The country’s experience unfolded differently. Over the years, citizens, journalists, researchers, lawyers, community organizations, and civil society groups continued to test and exercise the constitutional right even in the absence of comprehensive legislation. Courts developed jurisprudence. Government agencies adopted varying disclosure practices. Budget documents, procurement records, audit reports, contracts, and administrative issuances increasingly became part of public scrutiny. Citizens learned not only how to ask for information, but also how to use it. The result is that the right to information has gradually developed as a social and democratic practice even before being fully institutionalized as a statutory system.
This development is visible within the government itself. When freedom of information was first seriously debated, many concerns were raised. Agencies worried about administrative burdens, operational disruptions, floods of requests, and the risks associated with disclosure. These concerns were not entirely unreasonable. Any system that opens government records to public scrutiny necessarily requires adjustments in records management, decision-making processes, and institutional culture.
The experience under Executive Order (EO) No. 2, issued in 2016, operationalizing the right to information in the Executive Branch, provided an important opportunity to test many of these assumptions. While EO 2 applied only to the Executive Branch and had limitations inherent in an executive issuance, it nonetheless provided nearly a decade of practical experience in processing requests, managing disclosure, developing standards, and building institutional capacity.
The Freedom of Information Program Management Office played an especially important role in this regard. Through capacity-building programs, standardization efforts, technical assistance, and sustained engagement with agencies, it helped demonstrate that operationalizing access to information is not only possible but manageable. It also helped build confidence within government that transparency can be implemented without impairing governmental functions.
Combined, these factors explain why the current legislation reflects an unusual degree of convergence among legislators, government agencies, the bureaucracy, media organizations, civil society advocates, and other stakeholders. The bill that emerged from the committee process reflects years of accumulated experience, dialogue, adjustment, trust-building, and learning about how access to information can work in the real world.

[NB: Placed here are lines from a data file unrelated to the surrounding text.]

Context: an optimization exercise on an open-source flow, tuned for small area. The choices shown serve that exercise and are no tape-out recipe. RTL that was checked went through simulation tests only; none was proved equivalent to the original. The RTL of run 6 was laid out without a check of its function. No activity file was given, so power comes from the tool's default toggle rates.

[design/flow/flow/run.sh]
#!/bin/bash
# Standard ORFS flow with these layout choices changed:
#  - synthesis keeps the (combinational) submodules apart while ABC maps
#    them, then flattens as usual; all registers are in the top module, and
#    flip-flops are mapped before ABC runs, so the registers are the standard
#    synthesis's;
#  - ABC maps with an area-oriented script (flow/abc_area.script);
#  - ports are buffered with the smallest buffer, sky130_fd_sc_hd__buf_1;
#  - the clock tree uses small clock buffers and no dummy loads.
set -euo pipefail
W=$PWD
rm -rf "$W/scripts_area"
cp -r "$FLOW_HOME/scripts" "$W/scripts_area"
cp "$W/flow/abc_area.script" "$W/scripts_area/abc_area.script"
ARGS=(
  "SCRIPTS_DIR=$W/scripts_area"
  "ABC_AREA=1"
  "SYNTH_HIERARCHICAL=1"
  "SYNTH_MINIMUM_KEEP_SIZE=0"
  "BUFFER_PORTS_ARGS=-buffer_cell sky130_fd_sc_hd__buf_1"
  "CTS_ARGS=-sink_clustering_enable -repair_clock_nets -buf_list {sky130_fd_sc_hd__clkbuf_4 sky130_fd_sc_hd__clkbuf_8} -dont_use_dummy_load"
)
bash standard.sh "${ARGS[@]}" synth > "$W/synth.log" 2>&1
bash standard.sh "${ARGS[@]}" finish > "$W/layout.log" 2>&1
[design/flow/flow/abc_area.script]
strash
dch
amap
strash
dch
amap
strash
dch
amap
[design/flow/standard.sh]
#!/bin/bash
# synth_recipe.tcl (not shown) runs the flow's synth.tcl, then flattens the netlist and writes it again
# the make line also repeats each setting of config.mk as NAME=value (left out here)
make -C /OpenROAD-flow-scripts/flow DESIGN_CONFIG=/design/flow/config.mk WORK_HOME=/design/flow/orfs CLKGATE_MAP_FILE= SYNTH_SCRIPT=/design/flow/synth_recipe.tcl "${@:-finish}"
[design/flow/config.mk]
export PLATFORM = sky130hd
export DESIGN_NAME = spi_trx
export DESIGN_NICKNAME = spi_trx
export VERILOG_FILES = /design/flow/design.v
export SDC_FILE = /design/flow/constraint.sdc
export NUM_CORES = 4
export LEC_CHECK = 0
export CAP_MARGIN = 20
export CORE_MARGIN = 2
export CORE_UTILIZATION = 40
export SLEW_MARGIN = 20
[design/flow/constraint.sdc]
create_clock -name core_clock -period 5.0 [get_ports {clk}]
set_input_delay 1.0000 -clock core_clock [delete_from_list [all_inputs] [get_ports {clk}]]
set_output_delay 1.0000 -clock core_clock [all_outputs]
set_load 0.01 [all_outputs]
[design/flow/design.v]
module spi_crc_bit (
    input  wire init,
    input  wire ld,
    input  wire hold,
    input  wire prev,
    input  wire self,
    input  wire poly,
    input  wire fb,
    output wire d
);
assign d = init | (ld & (prev ^ (poly & fb))) | (hold & self);
endmodule
module spi_ao3 (
    input  wire a, sa,
    input  wire b, sb,
    input  wire c, sc,
    output wire y
);
assign y = (a & sa) | (b & sb) | (c & sc);
endmodule
module spi_ao4 (
    input  wire a, sa,
    input  wire b, sb,
    input  wire c, sc,
    input  wire d, sd,
    output wire y
);
assign y = (a & sa) | (b & sb) | (c & sc) | (d & sd);
endmodule
module spi_ao5 (
    input  wire a, sa,
    input  wire b, sb,
    input  wire c, sc,
    input  wire d, sd,
    input  wire e, se,
    output wire y
);
assign y = (a & sa) | (b & sb) | (c & sc) | (d & sd) | (e & se);
endmodule
module spi_trx (
    input  wire        clk,
    input  wire        rst_n,
    input  wire [1:0]  df,
    input  wire [12:0] spi_tnum_max,
    input  wire        lsbf,
    input  wire        crc_en,
    input  wire        rxonly,
    input  wire [31:0] crc_poly,
    input  wire [31:0] spi_tx_data,
    output reg  [31:0] tx_crc_data_out,
    output wire        tx_start,
    output reg         tx_num_max_en,
    output reg         tx_crc_en,
    output wire        shift_out,
    input  wire        shift_in,
    output reg  [31:0] rx_crc_data_out,
    output reg  [31:0] spi_rx_data,
    output reg         rx_num_max_en,
    output reg         rx_crc_en,
    output wire        rx_busy
);
genvar g;
wire w8  = (df == 2'b00);
wire w16 = (df == 2'b01);
wire w32 = df[1];
reg  [4:0] cnt;
wire       cnt0 = (cnt == 5'd0);
wire       last = (&cnt[2:0]) & (w8 | (cnt[3] & (w16 | cnt[4])));
wire [4:0] cnt_c = {&cnt[3:0], &cnt[2:0], &cnt[1:0], cnt[0], 1'b1};
wire [4:0] cnt_inc = cnt ^ cnt_c;
wire [4:0] cnt_nx = {cnt_inc[4] & w32, cnt_inc[3] & ~w8, cnt_inc[2:0]};
always @(posedge clk or negedge rst_n) begin
    if (!rst_n)
        cnt <= 5'd0;
    else
        cnt <= cnt_nx;
end
assign rx_busy  = ~cnt0;
assign tx_start = ~rxonly & (cnt == 5'd2);
wire tcnt0 = cnt0 | rxonly;
reg  [12:0] ncnt;
wire        nclr = ~rxonly & ~crc_en;
wire        ninc = cnt0 & ~rx_num_max_en;
wire [13:0] ncy;
wire [12:0] ncnt_pre;
wire [13:0] gcy;
assign ncy[0] = ninc;
assign gcy[0] = 1'b0;
generate
    for (g = 0; g < 13; g = g + 1) begin : ncnt_bit
        assign ncy[g + 1]  = ncy[g] & ncnt[g];
        assign ncnt_pre[g] = ~nclr & (ncnt[g] ^ ncy[g]);
        assign gcy[g + 1]  = (~ncnt_pre[g] & spi_tnum_max[g]) |
                             ((~ncnt_pre[g] | spi_tnum_max[g]) & gcy[g]);
    end
endgenerate
always @(posedge clk or negedge rst_n) begin
    if (!rst_n)
        ncnt <= 13'h0;
    else
        ncnt <= ncnt_pre;
end
wire max0 = (spi_tnum_max == 13'h0);
wire rx_max_pre = ~gcy[13];
wire tx_max_pre = rxonly ? max0 : rx_max_pre;
wire rx_crc_pre = crc_en & ((rx_num_max_en & cnt0) | rx_crc_en);
wire tx_crc_pre = crc_en & ((tx_num_max_en & tcnt0) | tx_crc_en);
always @(posedge clk or negedge rst_n) begin
    if (!rst_n) begin
        rx_num_max_en <= 1'b0;
        tx_num_max_en <= 1'b0;
        rx_crc_en     <= 1'b0;
        tx_crc_en     <= 1'b0;
    end
    else begin
        rx_num_max_en <= rx_max_pre;
        tx_num_max_en <= tx_max_pre;
        rx_crc_en     <= rx_crc_pre;
        tx_crc_en     <= tx_crc_pre;
    end
end
wire [31:0] tsr;
wire        tx_on = ~rxonly;
wire        ld_c  = tx_on & cnt0 & crc_en & tx_num_max_en;
wire        ld_d  = tx_on & cnt0 & ~(crc_en & tx_num_max_en);
wire        sh_r  = tx_on & ~cnt0 & lsbf;
wire        sh_l  = tx_on & ~cnt0 & ~lsbf;
wire [31:0] tsr_pre;
generate
    for (g = 0; g < 32; g = g + 1) begin : tx_next
        if (g == 0)
            spi_ao3 u_sel (.a(tx_crc_data_out[g]), .sa(ld_c), .b(spi_tx_data[g]), .sb(ld_d),
                           .c(tsr[g + 1]), .sc(sh_r), .y(tsr_pre[g]));
        else if (g == 31)
            spi_ao3 u_sel (.a(tx_crc_data_out[g]), .sa(ld_c), .b(spi_tx_data[g]), .sb(ld_d),
                           .c(tsr[g - 1]), .sc(sh_l), .y(tsr_pre[g]));
        else
            spi_ao4 u_sel (.a(tx_crc_data_out[g]), .sa(ld_c), .b(spi_tx_data[g]), .sb(ld_d),
                           .c(tsr[g + 1]), .sc(sh_r), .d(tsr[g - 1]), .sd(sh_l), .y(tsr_pre[g]));
    end
endgenerate
reg        ts0, ts7, ts15, ts31;
reg [5:0]  ts1_6;
reg [6:0]  ts8_14;
reg [14:0] ts16_30;
assign tsr = {ts31, ts16_30, ts15, ts8_14, ts7, ts1_6, ts0};
always @(posedge clk or negedge rst_n) begin
    if (!rst_n) begin
        ts0  <= 1'b0;
        ts7  <= 1'b0;
        ts15 <= 1'b0;
        ts31 <= 1'b0;
    end
    else begin
        ts0  <= tsr_pre[0];
        ts7  <= tsr_pre[7];
        ts15 <= tsr_pre[15];
        ts31 <= tsr_pre[31];
    end
end
always @(posedge clk) begin
    ts1_6   <= tsr_pre[6:1];
    ts8_14  <= tsr_pre[14:8];
    ts16_30 <= tsr_pre[30:16];
end
assign shift_out = lsbf ? tsr[0] : w8 ? tsr[7] : w16 ? tsr[15] : tsr[31];
wire   tx_bit    = lsbf ? tsr_pre[0] : w8 ? tsr_pre[7] : w16 ? tsr_pre[15] : tsr_pre[31];
reg  [31:1] rsr;
wire [31:0] din = {shift_in, rsr[31:1]};
always @(posedge clk)
    rsr <= din[31:1];
wire [31:0] rdata;
wire r_l8  = last & lsbf & w8;
wire r_l16 = last & lsbf & w16;
wire r_l32 = last & lsbf & w32;
wire r_m8  = last & ~lsbf;
wire r_m16 = last & ~lsbf & ~w8;
wire r_m32 = last & ~lsbf & w32;
wire r_h   = ~last;
generate
    for (g = 0; g < 32; g = g + 1) begin : rx_next
        if (g < 8)
            spi_ao5 u_sel (.a(din[g + 24]), .sa(r_l8), .b(din[g + 16]), .sb(r_l16),
                           .c(din[g]), .sc(r_l32), .d(din[31 - g]), .sd(r_m8),
                           .e(spi_rx_data[g]), .se(r_h), .y(rdata[g]));
        else if (g < 16)
            spi_ao4 u_sel (.a(din[g + 16]), .sa(r_l16), .b(din[g]), .sb(r_l32),
                           .c(din[31 - g]), .sc(r_m16), .d(spi_rx_data[g]), .sd(r_h),
                           .y(rdata[g]));
        else
            spi_ao3 u_sel (.a(din[g]), .sa(r_l32), .b(din[31 - g]), .sb(r_m32),
                           .c(spi_rx_data[g]), .sc(r_h), .y(rdata[g]));
    end
endgenerate
always @(posedge clk or negedge rst_n) begin
    if (!rst_n)
        spi_rx_data <= 32'h0;
    else
        spi_rx_data <= rdata;
end
wire init    = ~crc_en;
wire tx_v    = crc_en & ~tx_crc_pre;
wire rx_v    = crc_en & ~rx_crc_pre;
wire [31:0] tx_ld = {{16{tx_v & w32}}, {8{tx_v & ~w8}}, {8{tx_v}}};
wire [31:0] rx_ld = {{16{rx_v & w32}}, {8{rx_v & ~w8}}, {8{rx_v}}};
wire tx_top = w8 ? tx_crc_data_out[7] : w16 ? tx_crc_data_out[15] : tx_crc_data_out[31];
wire rx_top = w8 ? rx_crc_data_out[7] : w16 ? rx_crc_data_out[15] : rx_crc_data_out[31];
wire tx_fb  = tx_top ^ tx_bit;
wire rx_fb  = rx_top ^ shift_in;
wire [31:0] tx_crc_nx, rx_crc_nx;
wire [31:0] tx_prev = {tx_crc_data_out[30:0], tx_bit};
wire [31:0] rx_prev = {rx_crc_data_out[30:0], shift_in};
generate
    for (g = 0; g < 32; g = g + 1) begin : crc_next
        spi_crc_bit u_tx (.init(init), .ld(tx_ld[g]), .hold(~tx_v), .prev(tx_prev[g]),
                          .self(tx_crc_data_out[g]), .poly(crc_poly[g]),
                          .fb(g == 0 ? tx_top : tx_fb), .d(tx_crc_nx[g]));
        spi_crc_bit u_rx (.init(init), .ld(rx_ld[g]), .hold(~rx_v), .prev(rx_prev[g]),
                          .self(rx_crc_data_out[g]), .poly(crc_poly[g]),
                          .fb(g == 0 ? rx_top : rx_fb), .d(rx_crc_nx[g]));
    end
endgenerate
always @(posedge clk or negedge rst_n) begin
    if (!rst_n) begin
        tx_crc_data_out <= 32'hffff_ffff;
        rx_crc_data_out <= 32'hffff_ffff;
    end
    else begin
        tx_crc_data_out <= tx_crc_nx;
        rx_crc_data_out <= rx_crc_nx;
    end
end
endmodule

Still, the enactment of an RTI law, should it finally occur, will not represent the culmination of the right-to-know movement. In many respects, it will represent another beginning. The success of an RTI law will still be measured not by the statute nor by the number of requests filed each year, but by whether citizens use information effectively and responsibly, whether public institutions implement the law faithfully and professionally, whether records are properly maintained, whether disclosures are meaningful and timely, and whether information contributes to more informed public participation, stronger accountability, and ultimately, better services and development outcomes.
This is why this moment is so significant. The country may finally be approaching not only the enactment of a law, but the maturation of a democratic culture on the right to information capable of sustaining it. That, more than the legislative milestone alone, is what makes this the most promising moment for the people’s right to know.
Nepomuceno A. Malaluan is a co-convenor of the Right to Know Right Now Coalition (R2KRN). He is also a co-founder and trustee of Action for Economic Reforms (AER).